Actually, if that is what they told you, then they are not completely correct. The US is not Britain.

In copyright cases, awarding attorney's fees is not automatic. In fact there are some fairly famous cases where they were not awarded.

Fogarty v. Fantasy Inc. is one that comes to mind. <added> I believe he eventually won the fees, but they were never ruled to be automatic</added>

The key word in section 505 is "may".

mblair

1:09 am on May 21, 2005 (gmt 0)

digitalv,
I have heard of these spider traps before and have considered implementing one but have a question -- I have read in the Google forums here that some have reported that Google has been actually following links despite being disallowed in robots.txt but then not indexing them. I suppose the same concern could run to Google's mediabot as this might do the same.
In these cases are you whitelisting known Google IP ranges or has this just not been a problem thusfar?

stapel

3:06 am on May 21, 2005 (gmt 0)

I've used a spider trap for a few years now, and I'm still listed high in Google. It shouldn't be a problem, I don't think.

Eliz.

digitalv

9:18 pm on May 27, 2005 (gmt 0)

digitalv,
I have heard of these spider traps before and have considered implementing one but have a question -- I have read in the Google forums here that some have reported that Google has been actually following links despite being disallowed in robots.txt but then not indexing them. I suppose the same concern could run to Google's mediabot as this might do the same.
In these cases are you whitelisting known Google IP ranges or has this just not been a problem thusfar?

I think the issue was that Google stored the robots.txt file at the time of spidering and didn't retrieve it before. So if Google spiders you today (without this "trap" in place) they have your current robots.txt on file. If you change your robots.txt, the next time they spider you they're going off of the one they have stored on their end, not your most current one.
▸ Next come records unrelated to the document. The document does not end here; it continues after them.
==> run a <==
==> flow/design.v <==
module matvecmult(
    CLK,
    RST,
    vector_x,
    vector_b,
    vector_y,
    Q,
    A,
    finish
);
input               CLK;
input               RST;
input       [127:0]	vector_x;
input       [127:0]	vector_b;
output  reg [127:0]	vector_y;
input       [127:0]	Q;
output  reg [3:0]   A;
output  reg         finish;
integer i;
integer j;
reg [7:0] vector_x_w[0:15],vector_x_r[0:15];
reg [7:0] vector_b_w[0:15],vector_b_r[0:15];
reg [7:0] vector_y_w[0:15],vector_y_r[0:15];
reg [7:0] part_matrix_a_w[0:15],part_matrix_a_r[0:15];
reg       finish_w,finish_r;
reg [3:0] counter_w,counter_r;
reg [7:0] temp;
always @(*) begin
    vector_x_w[0] = vector_x[7:0];
    vector_x_w[1] = vector_x[15:8];
    vector_x_w[2] = vector_x[23:16];
    vector_x_w[3] = vector_x[31:24];
    vector_x_w[4] = vector_x[39:32];
    vector_x_w[5] = vector_x[47:40];
    vector_x_w[6] = vector_x[55:48];
    vector_x_w[7] = vector_x[63:56];
    vector_x_w[8] = vector_x[71:64];
    vector_x_w[9] = vector_x[79:72];
    vector_x_w[10] = vector_x[87:80];
    vector_x_w[11] = vector_x[95:88];
    vector_x_w[12] = vector_x[103:96];
    vector_x_w[13] = vector_x[111:104];
    vector_x_w[14] = vector_x[119:112];
    vector_x_w[15] = vector_x[127:120];
    vector_b_w[0] = vector_b[7:0];
    vector_b_w[1] = vector_b[15:8];
    vector_b_w[2] = vector_b[23:16];
    vector_b_w[3] = vector_b[31:24];
    vector_b_w[4] = vector_b[39:32];
    vector_b_w[5] = vector_b[47:40];
    vector_b_w[6] = vector_b[55:48];
    vector_b_w[7] = vector_b[63:56];
    vector_b_w[8] = vector_b[71:64];
    vector_b_w[9] = vector_b[79:72];
    vector_b_w[10] = vector_b[87:80];
    vector_b_w[11] = vector_b[95:88];
    vector_b_w[12] = vector_b[103:96];
    vector_b_w[13] = vector_b[111:104];
    vector_b_w[14] = vector_b[119:112];
    vector_b_w[15] = vector_b[127:120];
    part_matrix_a_w[0] = Q[7:0];
    part_matrix_a_w[1] = Q[15:8];
    part_matrix_a_w[2] = Q[23:16];
    part_matrix_a_w[3] = Q[31:24];
    part_matrix_a_w[4] = Q[39:32];
    part_matrix_a_w[5] = Q[47:40];
    part_matrix_a_w[6] = Q[55:48];
    part_matrix_a_w[7] = Q[63:56];
    part_matrix_a_w[8] = Q[71:64];
    part_matrix_a_w[9] = Q[79:72];
    part_matrix_a_w[10] = Q[87:80];
    part_matrix_a_w[11] = Q[95:88];
    part_matrix_a_w[12] = Q[103:96];
    part_matrix_a_w[13] = Q[111:104];
    part_matrix_a_w[14] = Q[119:112];
    part_matrix_a_w[15] = Q[127:120];
    for(i=0;i<=15;i=i+1) begin
        vector_y_w[i] = vector_y_r[i];
    end
    temp =  2*part_matrix_a_w[15]*vector_x_w[0]+
            2*part_matrix_a_w[14]*vector_x_w[1]+
            2*part_matrix_a_w[13]*vector_x_w[2]+
            2*part_matrix_a_w[12]*vector_x_w[3]+
            2*part_matrix_a_w[11]*vector_x_w[4]+
            2*part_matrix_a_w[10]*vector_x_w[5]+
            2*part_matrix_a_w[9]*vector_x_w[6]+
            2*part_matrix_a_w[8]*vector_x_w[7]+
            2*part_matrix_a_w[7]*vector_x_w[8]+
            2*part_matrix_a_w[6]*vector_x_w[9]+
            2*part_matrix_a_w[5]*vector_x_w[10]+
            2*part_matrix_a_w[4]*vector_x_w[11]+
            2*part_matrix_a_w[3]*vector_x_w[12]+
            2*part_matrix_a_w[2]*vector_x_w[13]+
            2*part_matrix_a_w[1]*vector_x_w[14]+
            2*part_matrix_a_w[0]*vector_x_w[15];
    finish_w = 1'b0;
    counter_w = counter_r;
    if(RST)
        counter_w = 1'b0;
    else if(counter_r<4'b1111) begin
        i = counter_r;
        vector_y_w[i] = vector_y_r[i]+temp+vector_b_w[i];
        counter_w = counter_r+1'b1;
    end
    else begin
        finish_w = 1'b1;
        if(finish_r==1'b0)
            vector_y_w[15] = vector_y_r[15]+temp+vector_b_w[15];
        else
            vector_y_w[15] = vector_y_r[15];
    end
    finish = finish_r;
    A = counter_w;
    vector_y = {vector_y_r[15],vector_y_r[14],vector_y_r[13],vector_y_r[12],vector_y_r[11],vector_y_r[10],vector_y_r[9],vector_y_r[8],vector_y_r[7],vector_y_r[6],vector_y_r[5],vector_y_r[4],vector_y_r[3],vector_y_r[2],vector_y_r[1],vector_y_r[0]};
end
always @(posedge CLK or posedge RST) begin
    if (RST) begin
        counter_r <= 1'b0;
        finish_r <= 1'b0;
        for(i=0;i<=15;i=i+1) begin
            part_matrix_a_r[i]<=1'b0;
            vector_y_r[i]<=1'b0;
        end
    end
    else begin
        counter_r <= counter_w;
        finish_r <= finish_w;
        for(i=0;i<=15;i=i+1) begin
            part_matrix_a_r[i]<=part_matrix_a_w[i];
            vector_y_r[i]<=vector_y_w[i];
        end
    end
end
endmodule
==> flow/run.sh <==
#!/bin/bash
# the make line also repeats each setting of config.mk as NAME=value (left out here)
make -C /OpenROAD-flow-scripts/flow DESIGN_CONFIG=/design/flow/config.mk WORK_HOME=/design/flow/orfs CLKGATE_MAP_FILE= finish
==> flow/config.mk <==
export PLATFORM = sky130hd
export DESIGN_NAME = matvecmult
export DESIGN_NICKNAME = matvecmult
export VERILOG_FILES = /design/flow/design.v
export SDC_FILE = /design/flow/constraint.sdc
export NUM_CORES = 4
export LEC_CHECK = 0
export ABC_AREA = 1
export CAP_MARGIN = 20
export CORE_MARGIN = 2
export CORE_UTILIZATION = 58
export CTS_CLUSTER_DIAMETER = 399
export CTS_CLUSTER_SIZE = 99
export SLEW_MARGIN = 20
export TNS_END_PERCENT = 10
==> flow/constraint.sdc <==
create_clock -name core_clock -period 7.37 [get_ports {CLK}]
set_input_delay 1.4740 -clock core_clock [delete_from_list [all_inputs] [get_ports {CLK}]]
set_output_delay 1.4740 -clock core_clock [all_outputs]
set_load 0.01 [all_outputs]
==> run b: changes against run a <==
Settings changed: ABC_AREA 1 to unset, CORE_UTILIZATION 58 to 72, CTS_CLUSTER_DIAMETER 399 to 373, CTS_CLUSTER_SIZE 99 to 72, PLACE_DENSITY_LB_ADDON set to 0.11, SETUP_SLACK_MARGIN set to 0.93, TNS_END_PERCENT 10 to unset.
==> flow/constraint.sdc (replaced) <==
create_clock -name core_clock -period 3.17 [get_ports {CLK}]
set_input_delay 0.6340 -clock core_clock [delete_from_list [all_inputs] [get_ports {CLK}]]
set_output_delay 0.6340 -clock core_clock [all_outputs]
set_load 0.01 [all_outputs]
==> comparison <==
Run a finished but failed the layout checks on negative setup slack. Run b ended with an error in global placement (3_3_place_gp), error FLW-0024. Of run a and run b, run a has the higher die area (gap about 35%, measured against run b). Between run a and run b, the lower synthesized cell count is in run b (gap 48%, measured against run b). In run a the area after synthesis is larger than in run b, by about 10%.
==> figures <==
Number of standard cells after synthesis: run a 3,138; run b 2,124
Average size of a mapped cell: run a 6.96 um2; run b 9.38 um2
Post-Synthesis Net Count: run a 3,961; run b 2,947
Core outline area: run a 37,400 um2; run b 27,000 um2
Total cells reported by yosys after synthesis: run a 3,138; run b 2,124
Core Density at Floorplan: run a 58.4%; run b 73.7%
Dominant cell type by area after synthesis: run a sky130_fd_sc_hd__nand2_1; run b sky130_fd_sc_hd__fa_1
Die width: run a 198 um; run b 170 um
Run status: run a failed layout checks; run b aborted with a tool error
Last stage reached: run a -; run b global placement (3_3_place_gp)
Violated checks: run a negative setup slack; run b -
AND-OR/OR-AND share of the synthesized area: run a 6.92%; run b 8.94%
XOR-XNOR Cells, Area Fraction: run a 6.06%; run b 12.3%
Post-Synthesis Cell Area: run a 21,800 um2; run b 19,900 um2
Chip Area: run a 39,200 um2; run b 29,000 um2
Basic Gates by Area: run a 26.6%; run b 15.7%
Distinct cell type count after synthesis: run a 45; run b 48
Adder-Cell Fraction of Synth Area: run a 31.9%; run b 35.0%
Sequential area share after synthesis: run a 15.2%; run b 16.7%
Number of cell rows: run a 71; run b 60
Synthesis area per yosys: run a 21,800 um2; run b 19,900 um2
So Google would fall into your trap and get banned.

The solution was to set up robots.txt with the nofollow in there but NOT to make the page do the automatic banning right away. After you've been spidered by all of the major search engines with your new robots.txt in place, THEN you add the auto-ban code to the nofollow page.

kgun

3:18 pm on Jun 29, 2005 (gmt 0)

Look at the cPanel and compile your own list.